§ **Data for this exercise**
^^^^^^^^^^^^^^^^
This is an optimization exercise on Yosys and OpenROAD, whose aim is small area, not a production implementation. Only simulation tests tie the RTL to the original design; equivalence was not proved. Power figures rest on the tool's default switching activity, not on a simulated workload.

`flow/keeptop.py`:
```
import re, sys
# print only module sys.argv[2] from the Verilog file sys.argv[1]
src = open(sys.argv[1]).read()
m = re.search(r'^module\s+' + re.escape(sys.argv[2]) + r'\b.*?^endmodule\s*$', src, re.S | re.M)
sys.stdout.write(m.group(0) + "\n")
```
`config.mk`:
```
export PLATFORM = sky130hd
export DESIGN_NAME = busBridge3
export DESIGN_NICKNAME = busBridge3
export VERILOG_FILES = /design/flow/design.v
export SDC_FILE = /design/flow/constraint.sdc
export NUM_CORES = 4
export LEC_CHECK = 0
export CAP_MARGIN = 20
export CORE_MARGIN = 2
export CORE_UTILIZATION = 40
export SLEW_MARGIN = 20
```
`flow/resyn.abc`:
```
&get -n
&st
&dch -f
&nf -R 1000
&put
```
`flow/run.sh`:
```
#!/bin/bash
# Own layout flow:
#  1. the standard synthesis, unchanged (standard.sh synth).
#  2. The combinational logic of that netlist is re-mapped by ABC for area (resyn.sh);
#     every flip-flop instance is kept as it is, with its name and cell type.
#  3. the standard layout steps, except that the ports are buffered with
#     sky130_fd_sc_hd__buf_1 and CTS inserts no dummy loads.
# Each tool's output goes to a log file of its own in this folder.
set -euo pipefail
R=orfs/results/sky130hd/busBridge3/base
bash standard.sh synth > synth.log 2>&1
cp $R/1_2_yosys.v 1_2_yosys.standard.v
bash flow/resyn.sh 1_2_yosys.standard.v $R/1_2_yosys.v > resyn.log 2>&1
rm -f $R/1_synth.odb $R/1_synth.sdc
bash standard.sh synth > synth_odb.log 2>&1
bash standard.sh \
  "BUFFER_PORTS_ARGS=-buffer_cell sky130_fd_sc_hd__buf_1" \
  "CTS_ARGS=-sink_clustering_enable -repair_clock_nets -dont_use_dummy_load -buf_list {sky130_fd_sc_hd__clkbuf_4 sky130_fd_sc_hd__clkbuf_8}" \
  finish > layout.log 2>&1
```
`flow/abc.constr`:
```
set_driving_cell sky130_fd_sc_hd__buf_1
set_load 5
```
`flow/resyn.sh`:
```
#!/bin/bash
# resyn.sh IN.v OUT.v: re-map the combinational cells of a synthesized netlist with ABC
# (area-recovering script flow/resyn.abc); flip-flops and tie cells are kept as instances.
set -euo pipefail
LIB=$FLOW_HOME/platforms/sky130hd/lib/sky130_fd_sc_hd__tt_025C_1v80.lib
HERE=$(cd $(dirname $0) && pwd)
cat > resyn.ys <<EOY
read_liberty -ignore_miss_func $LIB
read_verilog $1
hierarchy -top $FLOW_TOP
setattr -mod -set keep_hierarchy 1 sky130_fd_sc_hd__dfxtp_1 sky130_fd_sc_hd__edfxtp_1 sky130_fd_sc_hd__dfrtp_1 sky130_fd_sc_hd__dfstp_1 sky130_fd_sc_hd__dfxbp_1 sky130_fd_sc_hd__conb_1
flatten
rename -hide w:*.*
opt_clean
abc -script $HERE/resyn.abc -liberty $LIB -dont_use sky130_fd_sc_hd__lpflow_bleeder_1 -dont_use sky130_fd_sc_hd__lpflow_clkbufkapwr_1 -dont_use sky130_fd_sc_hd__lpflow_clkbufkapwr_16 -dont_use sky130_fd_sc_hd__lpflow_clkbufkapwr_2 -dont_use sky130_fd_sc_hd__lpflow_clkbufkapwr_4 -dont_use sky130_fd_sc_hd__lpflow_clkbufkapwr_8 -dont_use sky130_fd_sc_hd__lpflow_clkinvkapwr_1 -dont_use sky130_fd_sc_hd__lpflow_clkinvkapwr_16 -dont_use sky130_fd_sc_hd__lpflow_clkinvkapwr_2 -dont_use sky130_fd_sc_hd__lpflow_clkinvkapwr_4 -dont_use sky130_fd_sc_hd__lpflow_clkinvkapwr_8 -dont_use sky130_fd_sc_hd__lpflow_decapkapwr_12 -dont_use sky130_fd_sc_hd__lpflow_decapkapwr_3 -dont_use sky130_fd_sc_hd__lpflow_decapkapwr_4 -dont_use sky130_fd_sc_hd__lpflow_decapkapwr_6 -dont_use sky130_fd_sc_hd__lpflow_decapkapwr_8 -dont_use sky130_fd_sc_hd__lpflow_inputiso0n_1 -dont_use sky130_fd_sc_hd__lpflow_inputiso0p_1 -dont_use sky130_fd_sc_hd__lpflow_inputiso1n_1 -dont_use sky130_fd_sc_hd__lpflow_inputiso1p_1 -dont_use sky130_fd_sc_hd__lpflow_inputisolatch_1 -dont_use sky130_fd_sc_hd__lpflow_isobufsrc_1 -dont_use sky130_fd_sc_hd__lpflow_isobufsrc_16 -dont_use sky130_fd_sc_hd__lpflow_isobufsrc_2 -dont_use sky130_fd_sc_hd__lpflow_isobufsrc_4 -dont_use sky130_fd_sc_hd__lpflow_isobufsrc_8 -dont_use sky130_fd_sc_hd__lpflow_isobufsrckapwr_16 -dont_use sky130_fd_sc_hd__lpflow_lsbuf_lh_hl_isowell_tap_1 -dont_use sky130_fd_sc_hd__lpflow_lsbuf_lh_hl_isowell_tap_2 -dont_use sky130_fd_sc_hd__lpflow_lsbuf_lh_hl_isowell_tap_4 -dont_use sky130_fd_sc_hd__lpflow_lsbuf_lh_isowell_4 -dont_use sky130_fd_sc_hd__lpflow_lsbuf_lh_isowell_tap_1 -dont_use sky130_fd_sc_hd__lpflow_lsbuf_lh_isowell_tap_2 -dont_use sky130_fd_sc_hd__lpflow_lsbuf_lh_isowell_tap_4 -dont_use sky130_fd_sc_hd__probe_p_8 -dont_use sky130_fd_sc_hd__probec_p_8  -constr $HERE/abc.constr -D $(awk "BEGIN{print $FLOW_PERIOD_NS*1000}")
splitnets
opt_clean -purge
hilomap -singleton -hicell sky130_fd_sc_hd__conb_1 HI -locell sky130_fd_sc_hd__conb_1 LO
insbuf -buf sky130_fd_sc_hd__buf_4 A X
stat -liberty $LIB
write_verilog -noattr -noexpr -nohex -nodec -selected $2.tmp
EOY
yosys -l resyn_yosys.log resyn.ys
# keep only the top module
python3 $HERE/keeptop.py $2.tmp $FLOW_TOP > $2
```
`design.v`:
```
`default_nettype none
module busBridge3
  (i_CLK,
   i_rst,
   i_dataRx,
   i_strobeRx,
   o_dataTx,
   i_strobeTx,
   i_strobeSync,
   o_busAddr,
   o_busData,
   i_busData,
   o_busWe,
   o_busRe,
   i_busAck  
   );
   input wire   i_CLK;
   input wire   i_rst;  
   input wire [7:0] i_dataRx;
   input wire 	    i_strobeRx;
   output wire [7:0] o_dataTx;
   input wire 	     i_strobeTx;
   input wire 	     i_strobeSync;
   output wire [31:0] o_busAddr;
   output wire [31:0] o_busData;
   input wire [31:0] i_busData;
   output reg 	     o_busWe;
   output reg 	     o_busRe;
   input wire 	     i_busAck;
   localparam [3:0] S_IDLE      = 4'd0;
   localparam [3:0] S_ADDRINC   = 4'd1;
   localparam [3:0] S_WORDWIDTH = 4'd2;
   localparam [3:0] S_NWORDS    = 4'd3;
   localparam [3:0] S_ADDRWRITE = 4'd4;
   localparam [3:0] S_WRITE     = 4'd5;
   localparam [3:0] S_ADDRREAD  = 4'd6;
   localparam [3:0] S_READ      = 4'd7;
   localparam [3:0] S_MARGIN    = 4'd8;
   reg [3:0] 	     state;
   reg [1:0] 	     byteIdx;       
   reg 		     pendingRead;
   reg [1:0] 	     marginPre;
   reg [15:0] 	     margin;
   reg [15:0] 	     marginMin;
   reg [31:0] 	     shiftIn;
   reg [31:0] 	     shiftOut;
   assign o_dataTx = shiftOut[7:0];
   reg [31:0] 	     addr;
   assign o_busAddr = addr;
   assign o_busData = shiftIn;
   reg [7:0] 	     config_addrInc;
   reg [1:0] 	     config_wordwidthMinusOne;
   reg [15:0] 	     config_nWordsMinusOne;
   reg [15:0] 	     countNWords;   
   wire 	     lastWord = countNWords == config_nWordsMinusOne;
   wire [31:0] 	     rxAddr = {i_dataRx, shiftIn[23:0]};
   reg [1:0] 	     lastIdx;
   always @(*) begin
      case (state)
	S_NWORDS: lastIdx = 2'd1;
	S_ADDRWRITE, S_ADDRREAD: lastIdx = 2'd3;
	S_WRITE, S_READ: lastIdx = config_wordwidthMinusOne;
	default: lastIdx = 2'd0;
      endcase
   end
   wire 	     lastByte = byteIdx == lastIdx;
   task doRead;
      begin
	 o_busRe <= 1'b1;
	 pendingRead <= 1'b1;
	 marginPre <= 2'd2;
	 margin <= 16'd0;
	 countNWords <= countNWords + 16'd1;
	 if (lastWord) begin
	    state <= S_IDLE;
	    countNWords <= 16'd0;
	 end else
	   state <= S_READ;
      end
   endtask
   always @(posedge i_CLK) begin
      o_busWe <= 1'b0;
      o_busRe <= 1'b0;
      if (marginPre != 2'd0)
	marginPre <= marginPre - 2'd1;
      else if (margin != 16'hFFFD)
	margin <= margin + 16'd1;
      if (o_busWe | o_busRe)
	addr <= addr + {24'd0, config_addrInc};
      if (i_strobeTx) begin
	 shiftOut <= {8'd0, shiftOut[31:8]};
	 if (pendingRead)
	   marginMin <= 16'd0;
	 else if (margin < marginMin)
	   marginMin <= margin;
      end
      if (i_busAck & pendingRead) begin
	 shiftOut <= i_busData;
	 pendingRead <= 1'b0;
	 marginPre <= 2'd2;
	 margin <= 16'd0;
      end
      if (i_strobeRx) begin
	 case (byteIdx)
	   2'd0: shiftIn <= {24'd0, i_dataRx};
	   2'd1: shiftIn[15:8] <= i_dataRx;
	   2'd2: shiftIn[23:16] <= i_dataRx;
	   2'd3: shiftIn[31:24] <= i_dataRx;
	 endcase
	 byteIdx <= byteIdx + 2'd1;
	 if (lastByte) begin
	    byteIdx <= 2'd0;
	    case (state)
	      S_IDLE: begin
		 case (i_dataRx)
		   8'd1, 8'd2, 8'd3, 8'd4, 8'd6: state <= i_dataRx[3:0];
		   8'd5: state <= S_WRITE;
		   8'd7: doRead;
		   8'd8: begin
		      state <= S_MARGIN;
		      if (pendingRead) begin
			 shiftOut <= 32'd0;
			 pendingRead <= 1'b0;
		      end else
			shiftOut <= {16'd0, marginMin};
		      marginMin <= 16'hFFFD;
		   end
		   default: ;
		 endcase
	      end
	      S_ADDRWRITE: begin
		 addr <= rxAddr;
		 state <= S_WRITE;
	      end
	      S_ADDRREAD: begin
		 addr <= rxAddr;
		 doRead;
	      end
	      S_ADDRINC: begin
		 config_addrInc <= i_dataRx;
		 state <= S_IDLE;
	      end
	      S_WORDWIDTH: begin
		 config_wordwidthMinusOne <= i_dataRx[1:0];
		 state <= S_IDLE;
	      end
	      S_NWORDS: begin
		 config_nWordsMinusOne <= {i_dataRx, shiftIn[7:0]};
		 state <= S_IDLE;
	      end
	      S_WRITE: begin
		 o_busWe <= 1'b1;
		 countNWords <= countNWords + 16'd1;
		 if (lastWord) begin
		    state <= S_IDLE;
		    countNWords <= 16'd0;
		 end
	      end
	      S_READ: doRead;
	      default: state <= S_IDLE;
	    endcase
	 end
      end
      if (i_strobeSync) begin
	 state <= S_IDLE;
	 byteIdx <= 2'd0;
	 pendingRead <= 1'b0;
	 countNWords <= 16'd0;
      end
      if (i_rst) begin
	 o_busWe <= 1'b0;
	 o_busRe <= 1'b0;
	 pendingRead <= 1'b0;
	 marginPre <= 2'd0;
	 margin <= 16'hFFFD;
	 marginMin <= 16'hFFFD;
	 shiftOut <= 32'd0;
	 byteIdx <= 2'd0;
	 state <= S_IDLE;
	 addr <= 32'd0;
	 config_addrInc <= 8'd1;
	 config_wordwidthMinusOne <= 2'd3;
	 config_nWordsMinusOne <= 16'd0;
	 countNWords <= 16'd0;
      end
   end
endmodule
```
^^^^^^^^^^^^^^^^
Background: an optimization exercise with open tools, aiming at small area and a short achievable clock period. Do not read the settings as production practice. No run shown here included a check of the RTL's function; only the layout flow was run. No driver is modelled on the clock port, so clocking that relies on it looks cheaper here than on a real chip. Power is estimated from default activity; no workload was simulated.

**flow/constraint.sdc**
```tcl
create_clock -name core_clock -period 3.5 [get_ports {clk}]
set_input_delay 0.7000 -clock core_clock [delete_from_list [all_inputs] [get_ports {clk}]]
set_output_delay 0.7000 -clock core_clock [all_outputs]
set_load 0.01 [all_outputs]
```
^^^^^^^^^^^^^^^^
§ **What to produce**
Only the number is needed here: how many lines of the listing include "area"?

§ **Exercise response**
4